“Yes, ma’am,” said the old housekeeper respectfully, but speaking in a very slow, impressive tone; “because it is their nature to howl when they know there’s death on the way.”

“Gertrude, my dear, for goodness’ sake don’t you be superstitious. It’s absurd. It is what you have just heard—an old woman’s tale. Why, if dogs howled because there was death about, they’d pass their days doing nothing else, and wouldn’t have time even to wag their tails.”

“Denton, you are old enough to know better.”

“Yes, ma’am, I’m seventy years and three months old, and I suppose I ought to know better, but I don’t.”

“There is nothing to mind, Denton,” said Gertrude gently. “Poor Bruno quite startled me for the moment, but he has settled down now, and—”

She stopped short, for the dog again uttered the same long, low howl—a cry which sounded more impressive than the one they had heard before.

Gertrude’s face looked ghastly, and for a moment she reeled and caught at Mrs Hampton’s trembling hand, while the old housekeeper sank upon her knees and buried her face in her apron.

Gertrude was the first to recover her presence of mind.

“How childish!” she said, as she crossed to the old woman where she knelt. “Denton, dear, don’t think so seriously of such a trifle.

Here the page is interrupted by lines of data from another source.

<file path="src/hdl/fpAdd_defines.svh">
`ifndef FP_ADD_DEFINES_SVH
`define FP_ADD_DEFINES_SVH

// Half precision word layout
`define FP_WIDTH 16
`define FP_EXP_W 5  // Biased exponent bits
`define FP_MAN_W 10 // Stored fraction bits
`define FP_BIAS 15

// Mantissa path word, top down:
// carry, hidden, fraction, 4 guard/round bits, sticky
`define FP_PATH_W 17

// Input fifo depth, also the sender's starting credits
`define IN_DEPTH 4
`define OUT_DEPTH 4 // Result buffer slots

`define TAG_W 8 // Request tag, returned with the result

`endif

</file>
<file path="src/hdl/fpFormatPkg.sv">
`default_nettype none

`include "fpAdd_defines.svh"

package fpFormatPkg;

	// IEEE binary16 fields
	typedef struct packed {
		logic                  sign;
		logic [`FP_EXP_W-1:0]  exponent; // Biased
		logic [`FP_MAN_W-1:0]  fraction;
	} fpHalf;

	// Carry | hidden | fraction | grs | sticky
	typedef logic [`FP_PATH_W-1:0] manPath;

	// Forced results that bypass the computed value
	typedef enum logic [1:0] {
		specNone,
		specNan,
		specInf,
		specZero
	} specialKind;

	// Word handed from stage to stage
	typedef struct packed {
		logic                        sign;
		logic signed [`FP_EXP_W+1:0] exponent;    // Biased, room for over/underflow
		manPath                      mantissa;
		specialKind                  special;
		logic                        specialSign; // Sign of a forced inf or zero
		logic [`TAG_W-1:0]           tag;
	} stageWord;

endpackage

`default_nettype wire

</file>
<file path="src/hdl/streamPkg.sv">
`default_nettype none

`include "fpAdd_defines.svh"

package streamPkg;

	typedef enum logic {
		opAdd,
		opSub
	} fpOp;

	// One request on the input channel
	typedef struct packed {
		fpFormatPkg::fpHalf a;
		fpFormatPkg::fpHalf b;
		fpOp                op; // a + b or a - b
		logic [`TAG_W-1:0]  tag;
	} opPair;

	// One beat on the output channel
	typedef struct packed {
		fpFormatPkg::fpHalf value;
		logic [`TAG_W-1:0]  tag; // Copied from the request
	} fpResult;

endpackage

`default_nettype wire

</file>
<file path="src/hdl/creditFifo.sv">
`timescale 1ns/1ps
`default_nettype none

// Circular buffer with the head always on popData
module creditFifo #(
	parameter type payloadType = logic,
	parameter int  DEPTH       = 4
) (
	input  logic                           clk,
	input  logic                           reset,
	input  logic                           push,
	input  payloadType                     pushData,
	input  logic                           pop,
	output payloadType                     popData,
	output logic                           empty,
	output logic [$clog2(DEPTH+1)-1:0]     freeCount
);

	localparam int ptrW   = (DEPTH > 1) ? $clog2(DEPTH) : 1;
	localparam int countW = $clog2(DEPTH + 1);

	payloadType             store [DEPTH]; // Payload storage
	logic [ptrW-1:0]        rdPtr;
	logic [ptrW-1:0]        wrPtr;
	logic [countW-1:0]      count;         // Entries held

	always_ff @(posedge clk) begin
		if (push) begin
			store[wrPtr] <= pushData;
		end
	end

	always_ff @(posedge clk) begin
		if (reset) begin
			rdPtr <= '0;
			wrPtr <= '0;
			count <= '0;
		end else begin
			if (push) begin
				wrPtr <= (wrPtr == ptrW'(DEPTH - 1)) ? '0 : wrPtr + 1'b1; // Wrap
			end
			if (pop) begin
				rdPtr <= (rdPtr == ptrW'(DEPTH - 1)) ? '0 : rdPtr + 1'b1;
			end
			case ({push, pop})
				2'b10:   count <= count + 1'b1;
				2'b01:   count <= count - 1'b1;
				default: count <= count; // Both or neither
			endcase
		end
	end

	assign popData   = store[rdPtr];
	assign empty     = (count == '0);
	assign freeCount = countW'(DEPTH) - count; // Caller never pushes when zero

endmodule

`default_nettype wire

</file>
<file path="src/hdl/normalizeShift.sv">
`timescale 1ns/1ps
`default_nettype none

`include "fpAdd_defines.svh"

// Left shift of the mantissa path by 0..15, zeros in at the bottom
module normalizeShift (
	input  fpFormatPkg::manPath mantissaIn,
	input  logic [3:0]          shift,
	output fpFormatPkg::manPath mantissaOut
);

	localparam int pathW = `FP_PATH_W;

	fpFormatPkg::manPath level1; // After the coarse shift
	fpFormatPkg::manPath level2;

	// Coarse step, multiples of four
	always_comb begin
		case (shift[3:2])
			2'b00:   level1 = mantissaIn;
			2'b01:   level1 = {mantissaIn[pathW-5:0], 4'b0};
			2'b10:   level1 = {mantissaIn[pathW-9:0], 8'b0};
			default: level1 = {mantissaIn[pathW-13:0], 12'b0};
		endcase
	end

	// Fine step, 0 to 3
	always_comb begin
		case (shift[1:0])
			2'b00:   level2 = level1;
			2'b01:   level2 = {level1[pathW-2:0], 1'b0};
			2'b10:   level2 = {level1[pathW-3:0], 2'b0};
			default: level2 = {level1[pathW-4:0], 3'b0};
		endcase
	end

	assign mantissaOut = level2;

endmodule

`default_nettype wire

</file>
<file path="src/hdl/fpAlign.sv">
`timescale 1ns/1ps
`default_nettype none

`include "fpAdd_defines.svh"

// Stage 1 unpacks, orders by magnitude, aligns and adds or subtracts
module fpAlign (
	input  logic                  clk,
	input  logic                  reset,
	input  logic                  inValid,
	input  streamPkg::opPair      operands,
	output logic                  outValid,
	output fpFormatPkg::stageWord stage
);

	localparam int pathW = `FP_PATH_W;
	localparam int lowPad = `FP_PATH_W - `FP_MAN_W - 2; // Guard bits plus sticky

	fpFormatPkg::fpHalf a;
	fpFormatPkg::fpHalf b;
	logic aZero, bZero, aNan, bNan, aInf, bInf;
	logic signB;                         // b sign after the opcode
	logic [`FP_EXP_W+`FP_MAN_W-1:0] aMag, bMag;
	logic swap;
	fpFormatPkg::manPath mantA, mantB, mantBig, mantSmall, mantAligned;
	logic [`FP_EXP_W-1:0] expBig, expSmall, expDiff;
	logic signBig, signSmall;
	logic [2*pathW-1:0] shiftWide;       // Small mantissa over the shifted-out bits
	fpFormatPkg::stageWord stageNext;

	assign a = operands.a;
	assign b = operands.b;

	// Subnormals flush to zero
	assign aZero = (a.exponent == '0);
	assign bZero = (b.exponent == '0);
	assign aNan  = (&a.exponent) && (|a.fraction);
	assign bNan  = (&b.exponent) && (|b.fraction);
	assign aInf  = (&a.exponent) && !(|a.fraction);
	assign bInf  = (&b.exponent) && !(|b.fraction);
	assign signB = b.sign ^ (operands.op == streamPkg::opSub);

	assign aMag  = aZero ? '0 : {a.exponent, a.fraction};
	assign bMag  = bZero ? '0 : {b.exponent, b.fraction};
	assign swap  = (bMag > aMag); // Larger magnitude goes first

	assign mantA = aZero ? '0 : {2'b01, a.fraction, {lowPad{1'b0}}};
	assign mantB = bZero ? '0 : {2'b01, b.fraction, {lowPad{1'b0}}};

	assign mantBig   = swap ? mantB : mantA;
	assign mantSmall = swap ? mantA : mantB;
	assign expBig    = swap ? b.exponent : a.exponent;
	assign expSmall  = swap ? a.exponent : b.exponent;
	assign signBig   = swap ? signB : a.sign;
	assign signSmall = swap ? a.sign : signB;
	assign expDiff   = expBig - expSmall; // Never negative after the swap

	// Anything pushed past bit 0 ends up in sticky
	assign shiftWide   = {mantSmall, {pathW{1'b0}}} >> expDiff;
	assign mantAligned = {shiftWide[2*pathW-1:pathW+1],
		shiftWide[pathW] | (|shiftWide[pathW-1:0])};

	always_comb begin
		stageNext.sign     = signBig;
		stageNext.exponent = {2'b00, expBig};
		stageNext.tag      = operands.tag;
		if (signBig ^ signSmall) begin
			stageNext.mantissa = mantBig - mantAligned; // Effective subtract never borrows out
		end else begin
			stageNext.mantissa = mantBig + mantAligned;
		end
		stageNext.special     = fpFormatPkg::specNone;
		stageNext.specialSign = 1'b0;
		if (aNan || bNan) begin
			stageNext.special = fpFormatPkg::specNan;
		end else if (aInf && bInf && (a.sign != signB)) begin
			stageNext.special = fpFormatPkg::specNan; // inf - inf
		end else if (aInf || bInf) begin
			stageNext.special     = fpFormatPkg::specInf;
			stageNext.specialSign = aInf ? a.sign : signB;
		end
	end

	always_ff @(posedge clk) begin
		if (reset) begin
			outValid <= 1'b0;
		end else begin
			outValid <= inValid;
		end
	end

	always_ff @(posedge clk) begin
		stage <= stageNext;
	end

endmodule

`default_nettype wire

</file>
<file path="src/hdl/fpNormalize.sv">
`timescale 1ns/1ps
`default_nettype none

`include "fpAdd_defines.svh"

// Stage 2: bring the hidden bit back to its place
module fpNormalize (
	input  logic                  clk,
	input  logic                  reset,
	input  logic                  inValid,
	input  fpFormatPkg::stageWord stageIn,
	output logic                  outValid,
	output fpFormatPkg::stageWord stageOut
);

	localparam int pathW = `FP_PATH_W;
	localparam int expW  = `FP_EXP_W + 2;
	localparam logic signed [expW-1:0] expOne = 1;

	logic [3:0]            lzCount;  // Zeros above the leading one
	fpFormatPkg::manPath   shifted;
	fpFormatPkg::stageWord stageNext;

	// Leading zeros from the hidden bit down, 15 at most
	function automatic logic [3:0] leadZeros(input fpFormatPkg::manPath m);
		logic [3:0] count;
		count = 4'd15;
		for (int i = 0; i < pathW - 1; i++) begin
			if (m[i]) count = 4'(pathW - 2 - i); // Highest set bit wins
		end
		return count;
	endfunction

	assign lzCount = leadZeros(stageIn.mantissa);

	normalizeShift shifter (
		.mantissaIn (stageIn.mantissa),
		.shift      (lzCount),
		.mantissaOut(shifted)
	);

	always_comb begin
		stageNext = stageIn;
		if (stageIn.mantissa[pathW-1]) begin
			// Carry out, one step right, lost bit folds into sticky
			stageNext.mantissa = {1'b0, stageIn.mantissa[pathW-1:2],
				stageIn.mantissa[1] | stageIn.mantissa[0]};
			stageNext.exponent = stageIn.exponent + expOne;
		end else begin
			stageNext.mantissa = shifted;
			stageNext.exponent = stageIn.exponent - $signed({{(expW-4){1'b0}}, lzCount});
		end
		if ((stageIn.mantissa == '0) && (stageIn.special == fpFormatPkg::specNone)) begin
			stageNext.special     = fpFormatPkg::specZero; // Exact cancellation
			stageNext.specialSign = 1'b0;
		end
	end

	always_ff @(posedge clk) begin
		if (reset) outValid <= 1'b0;
		else       outValid <= inValid;
	end

	always_ff @(posedge clk) begin
		stageOut <= stageNext;
	end

endmodule

`default_nettype wire

</file>
<file path="src/hdl/fpRoundPack.sv">
`timescale 1ns/1ps
`default_nettype none

`include "fpAdd_defines.svh"

// Stage 3: round to nearest even, range check, pack
module fpRoundPack (
	input  logic                  clk,
	input  logic                  reset,
	input  logic                  inValid,
	input  fpFormatPkg::stageWord stageIn,
	output logic                  outValid,
	output streamPkg::fpResult    result
);

	localparam int pathW   = `FP_PATH_W;
	localparam int fracLsb = `FP_PATH_W - 2 - `FP_MAN_W; // Bit 5 of the path word
	localparam int expMax  = 2 * `FP_BIAS + 1;           // All-ones exponent
	localparam logic [`FP_WIDTH-1:0] canonicalNan = 'h7E00;

	fpFormatPkg::manPath          m;
	logic                         guardBit;
	logic                         stickyAll; // Everything below guard
	logic                         roundUp;
	logic [`FP_MAN_W+1:0]         rounded;   // Overflow | hidden | fraction
	logic signed [`FP_EXP_W+1:0]  expRounded;
	logic [`FP_MAN_W-1:0]         fracOut;
	fpFormatPkg::fpHalf           packedWord;

	assign m         = stageIn.mantissa;
	assign guardBit  = m[fracLsb-1];
	assign stickyAll = |m[fracLsb-2:0];
	assign roundUp   = guardBit && (stickyAll || m[fracLsb]); // Ties go to even

	assign rounded    = {1'b0, m[pathW-2:fracLsb]} + {{(`FP_MAN_W+1){1'b0}}, roundUp};
	assign expRounded = stageIn.exponent
		+ $signed({{(`FP_EXP_W+1){1'b0}}, rounded[`FP_MAN_W+1]});
	// Round carry only from all ones, fraction becomes zero
	assign fracOut = rounded[`FP_MAN_W+1] ? rounded[`FP_MAN_W:1] : rounded[`FP_MAN_W-1:0];

	always_comb begin
		if (expRounded >= expMax) begin
			packedWord = {stageIn.sign, {`FP_EXP_W{1'b1}}, {`FP_MAN_W{1'b0}}}; // Overflow
		end else if (expRounded <= 0) begin
			packedWord = {stageIn.sign, {(`FP_WIDTH-1){1'b0}}}; // Flush to zero
		end else begin
			packedWord = {stageIn.sign, expRounded[`FP_EXP_W-1:0], fracOut};
		end
		case (stageIn.special)
			fpFormatPkg::specNan:  packedWord = canonicalNan;
			fpFormatPkg::specInf:
				packedWord = {stageIn.specialSign, {`FP_EXP_W{1'b1}}, {`FP_MAN_W{1'b0}}};
			fpFormatPkg::specZero: packedWord = {stageIn.specialSign, {(`FP_WIDTH-1){1'b0}}};
			default:               packedWord = packedWord; // Computed value stands
		endcase
	end

	always_ff @(posedge clk) begin
		if (reset) outValid <= 1'b0;
		else       outValid <= inValid;
	end

	always_ff @(posedge clk) begin
		result.value <= packedWord;
		result.tag   <= stageIn.tag;
	end

endmodule

`default_nettype wire

</file>
<file path="src/hdl/fpAddSubTop.sv">
`timescale 1ns/1ps
`default_nettype none

`include "fpAdd_defines.svh"

// Credit-flow fp16 add/sub with three pipeline stages
module fpAddSubTop (
	input  logic               clk,
	input  logic               reset,
	input  logic               inValid,
	input  streamPkg::opPair   inData,
	output logic               inCredit,
	input  logic               outCreditReturn,
	output logic               outValid,
	output streamPkg::fpResult outData
);

	localparam int freeW   = $clog2(`OUT_DEPTH + 1);
	localparam int creditW = 8;

	streamPkg::opPair      headPair;
	streamPkg::fpResult    roundResult;
	logic                  inEmpty;
	logic                  outEmpty;
	logic [freeW-1:0]      outFree;
	logic [freeW-1:0]      inFlight;   // Items between pop and result push
	logic                  admit;
	logic                  alignValid, normValid, roundValid;
	fpFormatPkg::stageWord alignStage, normStage;
	logic [creditW-1:0]    outCredits; // Receiver slots granted and unused

	creditFifo #(.payloadType(streamPkg::opPair), .DEPTH(`IN_DEPTH)) inFifo (
		.clk      (clk),
		.reset    (reset),
		.push     (inValid),  // Sender holds a credit
		.pushData (inData),
		.pop      (admit),
		.popData  (headPair),
		.empty    (inEmpty),
		.freeCount()
	);

	// Reserve a result slot for every stage in flight
	assign inFlight = freeW'(alignValid) + freeW'(normValid) + freeW'(roundValid);
	assign admit    = !inEmpty && (outFree > inFlight);
	assign inCredit = admit; // Slot freed in the input fifo

	fpAlign align (
		.clk     (clk),
		.reset   (reset),
		.inValid (admit),
		.operands(headPair),
		.outValid(alignValid),
		.stage   (alignStage)
	);

	fpNormalize normalize (
		.clk     (clk),
		.reset   (reset),
		.inValid (alignValid),
		.stageIn (alignStage),
		.outValid(normValid),
		.stageOut(normStage)
	);

	fpRoundPack roundPack (
		.clk     (clk),
		.reset   (reset),
		.inValid (normValid),
		.stageIn (normStage),
		.outValid(roundValid),
		.result  (roundResult)
	);

	creditFifo #(.payloadType(streamPkg::fpResult), .DEPTH(`OUT_DEPTH)) outFifo (
		.clk      (clk),
		.reset    (reset),
		.push     (roundValid), // Always has room, see admit
		.pushData (roundResult),
		.pop      (outValid),
		.popData  (outData),
		.empty    (outEmpty),
		.freeCount(outFree)
	);

	// One beat per returned credit
	always_ff @(posedge clk) begin
		if (reset) begin
			outCredits <= '0;
		end else begin
			outCredits <= outCredits + creditW'(outCreditReturn) - creditW'(outValid);
		end
	end

	assign outValid = !outEmpty && (outCredits != '0);

endmodule

`default_nettype wire

</file>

There is no truth in these old superstitious ideas.”

“No truth, my dear?” said the old woman, taking and kissing the hand laid upon her shoulder. “Was there no truth in my shutting poor Bruno up in the shed, and his getting out by tearing his way under the side, and howling in the garden the night poor dear master died? I know what you will both say to me, that I am a silly old woman; but I have seen and heard strange things in my time, and I hope, with all my heart, that this is not a sign of ill having come to some one we know, whether it’s to young master or Mr Saul. But, mark my words, we shall hear something terrible, and before long.”